─── DATA FOR THIS EXERCISE ───

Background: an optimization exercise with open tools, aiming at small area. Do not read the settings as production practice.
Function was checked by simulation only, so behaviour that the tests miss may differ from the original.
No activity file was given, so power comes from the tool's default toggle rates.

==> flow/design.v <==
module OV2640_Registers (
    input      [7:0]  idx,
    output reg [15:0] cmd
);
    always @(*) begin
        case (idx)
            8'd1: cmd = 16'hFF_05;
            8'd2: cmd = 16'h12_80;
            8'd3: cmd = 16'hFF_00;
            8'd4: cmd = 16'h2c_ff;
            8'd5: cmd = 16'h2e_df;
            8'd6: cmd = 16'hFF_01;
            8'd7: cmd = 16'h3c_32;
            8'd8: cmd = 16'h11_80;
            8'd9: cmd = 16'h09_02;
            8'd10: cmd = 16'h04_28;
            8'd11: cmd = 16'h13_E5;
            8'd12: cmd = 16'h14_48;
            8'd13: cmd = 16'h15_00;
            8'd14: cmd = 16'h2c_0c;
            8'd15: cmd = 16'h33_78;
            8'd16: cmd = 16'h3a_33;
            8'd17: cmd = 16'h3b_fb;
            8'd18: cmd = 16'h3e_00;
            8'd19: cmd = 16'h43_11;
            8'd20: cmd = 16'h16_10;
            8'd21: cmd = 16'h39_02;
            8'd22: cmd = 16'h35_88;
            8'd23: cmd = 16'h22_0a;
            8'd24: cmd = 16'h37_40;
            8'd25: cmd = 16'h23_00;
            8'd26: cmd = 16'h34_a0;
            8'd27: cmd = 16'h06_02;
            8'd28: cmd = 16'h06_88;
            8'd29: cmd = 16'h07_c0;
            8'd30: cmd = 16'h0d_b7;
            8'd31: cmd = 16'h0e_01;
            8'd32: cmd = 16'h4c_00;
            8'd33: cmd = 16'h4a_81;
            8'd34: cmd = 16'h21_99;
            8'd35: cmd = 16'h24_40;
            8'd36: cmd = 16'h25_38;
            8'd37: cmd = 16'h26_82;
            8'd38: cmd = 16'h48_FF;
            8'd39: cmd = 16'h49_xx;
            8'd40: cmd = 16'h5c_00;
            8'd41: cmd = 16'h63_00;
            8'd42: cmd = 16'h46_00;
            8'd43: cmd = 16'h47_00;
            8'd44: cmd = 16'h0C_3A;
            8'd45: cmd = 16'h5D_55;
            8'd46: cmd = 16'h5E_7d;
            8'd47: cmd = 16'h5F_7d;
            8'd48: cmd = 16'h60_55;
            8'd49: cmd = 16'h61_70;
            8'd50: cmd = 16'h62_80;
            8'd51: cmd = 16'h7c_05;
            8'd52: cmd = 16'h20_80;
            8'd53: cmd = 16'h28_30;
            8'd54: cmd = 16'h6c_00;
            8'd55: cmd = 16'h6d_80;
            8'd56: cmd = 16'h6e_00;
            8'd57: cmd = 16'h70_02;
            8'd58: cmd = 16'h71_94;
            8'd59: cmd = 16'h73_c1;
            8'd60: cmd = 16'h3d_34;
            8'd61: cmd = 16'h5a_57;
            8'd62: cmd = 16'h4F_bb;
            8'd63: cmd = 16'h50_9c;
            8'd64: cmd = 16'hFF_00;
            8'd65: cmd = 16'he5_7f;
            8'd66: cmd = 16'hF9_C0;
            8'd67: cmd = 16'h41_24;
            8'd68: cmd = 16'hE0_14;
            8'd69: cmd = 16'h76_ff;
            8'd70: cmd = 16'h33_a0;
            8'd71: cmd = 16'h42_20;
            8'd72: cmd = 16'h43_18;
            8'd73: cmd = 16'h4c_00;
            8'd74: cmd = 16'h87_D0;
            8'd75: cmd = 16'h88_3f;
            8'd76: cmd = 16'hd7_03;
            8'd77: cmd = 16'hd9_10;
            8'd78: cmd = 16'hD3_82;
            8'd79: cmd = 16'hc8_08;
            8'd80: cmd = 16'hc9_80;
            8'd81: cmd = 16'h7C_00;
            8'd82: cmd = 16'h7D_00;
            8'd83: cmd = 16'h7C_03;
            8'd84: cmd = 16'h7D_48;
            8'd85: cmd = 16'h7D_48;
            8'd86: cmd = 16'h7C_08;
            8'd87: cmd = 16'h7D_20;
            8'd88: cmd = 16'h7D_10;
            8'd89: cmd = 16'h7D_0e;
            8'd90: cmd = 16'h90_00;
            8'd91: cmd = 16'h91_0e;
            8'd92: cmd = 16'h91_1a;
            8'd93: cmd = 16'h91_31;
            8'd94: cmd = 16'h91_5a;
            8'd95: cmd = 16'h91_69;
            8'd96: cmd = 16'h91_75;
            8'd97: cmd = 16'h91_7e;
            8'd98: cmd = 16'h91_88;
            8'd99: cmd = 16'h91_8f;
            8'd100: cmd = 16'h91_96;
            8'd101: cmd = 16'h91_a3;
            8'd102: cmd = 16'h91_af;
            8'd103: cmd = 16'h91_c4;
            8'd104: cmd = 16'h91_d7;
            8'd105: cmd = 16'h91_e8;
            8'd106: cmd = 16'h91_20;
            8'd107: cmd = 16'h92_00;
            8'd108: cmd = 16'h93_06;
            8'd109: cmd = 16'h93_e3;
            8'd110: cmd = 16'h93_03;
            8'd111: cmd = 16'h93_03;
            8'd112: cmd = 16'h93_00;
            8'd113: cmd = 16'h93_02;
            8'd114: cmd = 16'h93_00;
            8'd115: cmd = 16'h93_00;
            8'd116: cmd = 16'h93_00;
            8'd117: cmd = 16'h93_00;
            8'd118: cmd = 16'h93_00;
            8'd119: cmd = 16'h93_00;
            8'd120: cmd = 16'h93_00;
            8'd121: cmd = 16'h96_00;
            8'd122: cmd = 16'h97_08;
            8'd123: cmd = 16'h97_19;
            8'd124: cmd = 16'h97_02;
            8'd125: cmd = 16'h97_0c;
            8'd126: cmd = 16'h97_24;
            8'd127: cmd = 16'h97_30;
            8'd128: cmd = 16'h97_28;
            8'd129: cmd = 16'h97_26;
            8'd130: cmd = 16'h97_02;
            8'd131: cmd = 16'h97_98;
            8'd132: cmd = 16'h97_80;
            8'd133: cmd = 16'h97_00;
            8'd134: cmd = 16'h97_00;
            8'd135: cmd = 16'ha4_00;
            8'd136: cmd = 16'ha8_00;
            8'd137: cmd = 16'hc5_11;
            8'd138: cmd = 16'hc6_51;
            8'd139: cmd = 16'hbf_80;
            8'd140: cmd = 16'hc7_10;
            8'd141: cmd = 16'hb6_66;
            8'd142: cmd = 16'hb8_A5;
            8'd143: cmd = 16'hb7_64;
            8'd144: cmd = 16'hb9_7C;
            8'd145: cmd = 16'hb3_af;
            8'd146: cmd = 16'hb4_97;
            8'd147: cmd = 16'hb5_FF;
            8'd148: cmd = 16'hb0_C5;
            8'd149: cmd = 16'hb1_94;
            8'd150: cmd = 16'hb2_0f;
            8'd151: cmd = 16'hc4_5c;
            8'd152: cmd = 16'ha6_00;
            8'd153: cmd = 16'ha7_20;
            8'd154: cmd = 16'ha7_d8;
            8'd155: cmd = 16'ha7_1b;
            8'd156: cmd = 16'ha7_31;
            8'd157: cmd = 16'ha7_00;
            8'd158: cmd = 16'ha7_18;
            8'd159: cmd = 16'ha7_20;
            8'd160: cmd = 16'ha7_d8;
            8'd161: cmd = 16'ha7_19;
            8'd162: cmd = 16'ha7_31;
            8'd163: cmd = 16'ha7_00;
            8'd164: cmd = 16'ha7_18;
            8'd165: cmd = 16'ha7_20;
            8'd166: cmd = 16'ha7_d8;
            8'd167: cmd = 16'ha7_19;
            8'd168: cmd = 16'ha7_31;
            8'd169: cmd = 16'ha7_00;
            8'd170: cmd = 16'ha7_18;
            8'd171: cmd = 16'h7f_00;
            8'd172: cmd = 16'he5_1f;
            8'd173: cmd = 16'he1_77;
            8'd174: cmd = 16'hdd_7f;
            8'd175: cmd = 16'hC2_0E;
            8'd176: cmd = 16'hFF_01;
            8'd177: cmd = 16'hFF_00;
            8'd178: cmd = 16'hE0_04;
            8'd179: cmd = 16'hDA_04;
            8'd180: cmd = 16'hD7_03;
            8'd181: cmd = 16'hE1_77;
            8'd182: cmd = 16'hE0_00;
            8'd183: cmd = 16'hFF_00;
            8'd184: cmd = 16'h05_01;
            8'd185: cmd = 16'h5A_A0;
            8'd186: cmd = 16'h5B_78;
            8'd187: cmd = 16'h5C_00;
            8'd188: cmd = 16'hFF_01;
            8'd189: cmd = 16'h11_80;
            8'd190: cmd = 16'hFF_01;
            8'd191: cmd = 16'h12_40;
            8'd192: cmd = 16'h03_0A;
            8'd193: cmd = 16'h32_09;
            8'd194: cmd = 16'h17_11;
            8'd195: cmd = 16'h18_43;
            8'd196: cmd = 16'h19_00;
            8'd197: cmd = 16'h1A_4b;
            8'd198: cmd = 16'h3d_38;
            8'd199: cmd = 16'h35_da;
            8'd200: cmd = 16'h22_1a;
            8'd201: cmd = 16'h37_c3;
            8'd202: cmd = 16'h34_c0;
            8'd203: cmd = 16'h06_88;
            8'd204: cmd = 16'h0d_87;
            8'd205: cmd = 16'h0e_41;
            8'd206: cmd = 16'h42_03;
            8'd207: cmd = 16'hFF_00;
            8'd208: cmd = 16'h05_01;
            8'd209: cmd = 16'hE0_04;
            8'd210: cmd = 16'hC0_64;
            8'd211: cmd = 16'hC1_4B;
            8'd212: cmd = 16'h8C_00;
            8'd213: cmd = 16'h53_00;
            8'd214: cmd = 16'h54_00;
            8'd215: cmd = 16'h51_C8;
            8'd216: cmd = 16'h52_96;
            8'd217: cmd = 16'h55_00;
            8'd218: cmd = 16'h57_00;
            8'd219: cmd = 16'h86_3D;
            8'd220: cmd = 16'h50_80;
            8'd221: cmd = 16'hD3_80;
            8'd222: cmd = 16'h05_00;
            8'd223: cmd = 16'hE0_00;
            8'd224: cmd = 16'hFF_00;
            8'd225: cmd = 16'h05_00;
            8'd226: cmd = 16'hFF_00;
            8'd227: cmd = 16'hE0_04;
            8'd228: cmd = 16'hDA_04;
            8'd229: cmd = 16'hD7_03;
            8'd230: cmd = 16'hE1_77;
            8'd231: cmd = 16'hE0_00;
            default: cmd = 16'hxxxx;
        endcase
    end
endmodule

───
─── DATA FOR THIS EXERCISE ───

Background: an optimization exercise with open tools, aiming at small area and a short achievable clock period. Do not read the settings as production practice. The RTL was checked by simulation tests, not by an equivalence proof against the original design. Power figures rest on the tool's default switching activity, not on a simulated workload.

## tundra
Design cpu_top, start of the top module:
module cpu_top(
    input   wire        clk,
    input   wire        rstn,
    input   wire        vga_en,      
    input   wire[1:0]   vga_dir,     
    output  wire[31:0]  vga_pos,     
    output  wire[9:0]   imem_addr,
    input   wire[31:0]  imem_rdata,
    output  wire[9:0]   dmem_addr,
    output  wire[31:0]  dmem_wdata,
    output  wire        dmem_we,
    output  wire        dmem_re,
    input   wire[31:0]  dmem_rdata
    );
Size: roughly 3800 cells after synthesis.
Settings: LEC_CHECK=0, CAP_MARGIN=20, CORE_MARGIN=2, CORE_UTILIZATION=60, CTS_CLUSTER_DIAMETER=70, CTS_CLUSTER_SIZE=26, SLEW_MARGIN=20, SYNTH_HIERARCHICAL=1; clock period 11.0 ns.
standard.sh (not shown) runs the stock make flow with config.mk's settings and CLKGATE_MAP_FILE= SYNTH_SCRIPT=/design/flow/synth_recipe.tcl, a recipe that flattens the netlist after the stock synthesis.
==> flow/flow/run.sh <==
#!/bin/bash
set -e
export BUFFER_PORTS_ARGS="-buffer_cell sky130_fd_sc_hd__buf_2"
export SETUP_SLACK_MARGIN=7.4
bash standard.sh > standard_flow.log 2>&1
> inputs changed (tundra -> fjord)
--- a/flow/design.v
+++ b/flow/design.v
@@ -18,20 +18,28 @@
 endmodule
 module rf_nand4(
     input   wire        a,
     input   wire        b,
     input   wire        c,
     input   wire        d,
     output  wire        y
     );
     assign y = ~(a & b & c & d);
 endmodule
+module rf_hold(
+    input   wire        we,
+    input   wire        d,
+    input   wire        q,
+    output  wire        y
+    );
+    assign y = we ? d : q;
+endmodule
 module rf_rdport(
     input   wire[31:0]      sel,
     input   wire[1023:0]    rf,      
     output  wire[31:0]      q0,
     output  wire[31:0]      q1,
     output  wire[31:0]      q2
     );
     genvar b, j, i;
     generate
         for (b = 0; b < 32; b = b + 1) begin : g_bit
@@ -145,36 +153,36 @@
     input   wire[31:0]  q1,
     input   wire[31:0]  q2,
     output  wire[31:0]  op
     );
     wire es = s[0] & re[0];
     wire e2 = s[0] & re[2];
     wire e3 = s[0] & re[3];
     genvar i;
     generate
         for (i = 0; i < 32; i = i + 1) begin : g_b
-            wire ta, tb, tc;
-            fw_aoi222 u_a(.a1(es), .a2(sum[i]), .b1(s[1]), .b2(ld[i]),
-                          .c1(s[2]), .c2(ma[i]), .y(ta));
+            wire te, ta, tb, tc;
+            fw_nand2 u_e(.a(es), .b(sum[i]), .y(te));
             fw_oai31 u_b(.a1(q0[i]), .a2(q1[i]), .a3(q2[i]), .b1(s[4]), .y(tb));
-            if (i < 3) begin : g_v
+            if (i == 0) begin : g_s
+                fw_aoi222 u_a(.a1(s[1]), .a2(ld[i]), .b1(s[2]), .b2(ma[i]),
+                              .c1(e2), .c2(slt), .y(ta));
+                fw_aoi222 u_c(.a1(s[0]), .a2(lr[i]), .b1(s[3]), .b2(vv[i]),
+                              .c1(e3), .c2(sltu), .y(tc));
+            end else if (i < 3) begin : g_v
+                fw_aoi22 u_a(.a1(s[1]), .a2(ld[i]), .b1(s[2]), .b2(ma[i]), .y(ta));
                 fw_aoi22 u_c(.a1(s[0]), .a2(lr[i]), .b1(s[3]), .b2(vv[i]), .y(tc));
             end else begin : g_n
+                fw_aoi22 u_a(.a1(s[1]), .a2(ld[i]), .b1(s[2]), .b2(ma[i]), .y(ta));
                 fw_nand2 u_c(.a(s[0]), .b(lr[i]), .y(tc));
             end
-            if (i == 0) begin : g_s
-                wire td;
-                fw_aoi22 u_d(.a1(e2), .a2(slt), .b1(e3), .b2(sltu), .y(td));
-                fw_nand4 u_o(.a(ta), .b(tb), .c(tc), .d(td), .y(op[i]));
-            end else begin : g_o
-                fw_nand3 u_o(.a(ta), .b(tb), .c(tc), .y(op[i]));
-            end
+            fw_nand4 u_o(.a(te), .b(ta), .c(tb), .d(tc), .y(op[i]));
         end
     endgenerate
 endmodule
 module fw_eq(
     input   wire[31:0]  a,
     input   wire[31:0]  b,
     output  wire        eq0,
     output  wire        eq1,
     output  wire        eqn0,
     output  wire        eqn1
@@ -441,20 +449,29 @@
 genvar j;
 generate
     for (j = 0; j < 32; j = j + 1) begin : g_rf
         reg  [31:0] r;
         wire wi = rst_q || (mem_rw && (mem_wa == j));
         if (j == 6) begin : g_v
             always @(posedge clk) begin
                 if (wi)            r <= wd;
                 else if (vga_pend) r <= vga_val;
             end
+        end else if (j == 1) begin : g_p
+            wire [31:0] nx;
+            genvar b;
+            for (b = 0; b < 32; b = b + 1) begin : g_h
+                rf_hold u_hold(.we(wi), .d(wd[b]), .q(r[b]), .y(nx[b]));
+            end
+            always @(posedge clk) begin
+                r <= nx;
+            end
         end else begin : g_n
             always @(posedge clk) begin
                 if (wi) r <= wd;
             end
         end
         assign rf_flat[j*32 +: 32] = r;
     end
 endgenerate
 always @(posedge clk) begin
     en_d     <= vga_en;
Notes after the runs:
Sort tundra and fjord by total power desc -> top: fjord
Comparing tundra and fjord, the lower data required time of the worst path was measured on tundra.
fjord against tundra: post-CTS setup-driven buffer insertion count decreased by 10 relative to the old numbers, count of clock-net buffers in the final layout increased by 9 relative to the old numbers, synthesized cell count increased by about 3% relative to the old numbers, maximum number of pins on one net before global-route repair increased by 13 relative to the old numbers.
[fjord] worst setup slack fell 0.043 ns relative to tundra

───

GOAL OF THE EXERCISE: Which of the lines above include the word "export"? Copy each of them.

FINISHED TASK:
export BUFFER_PORTS_ARGS="-buffer_cell sky130_fd_sc_hd__buf_2"
export SETUP_SLACK_MARGIN=7.4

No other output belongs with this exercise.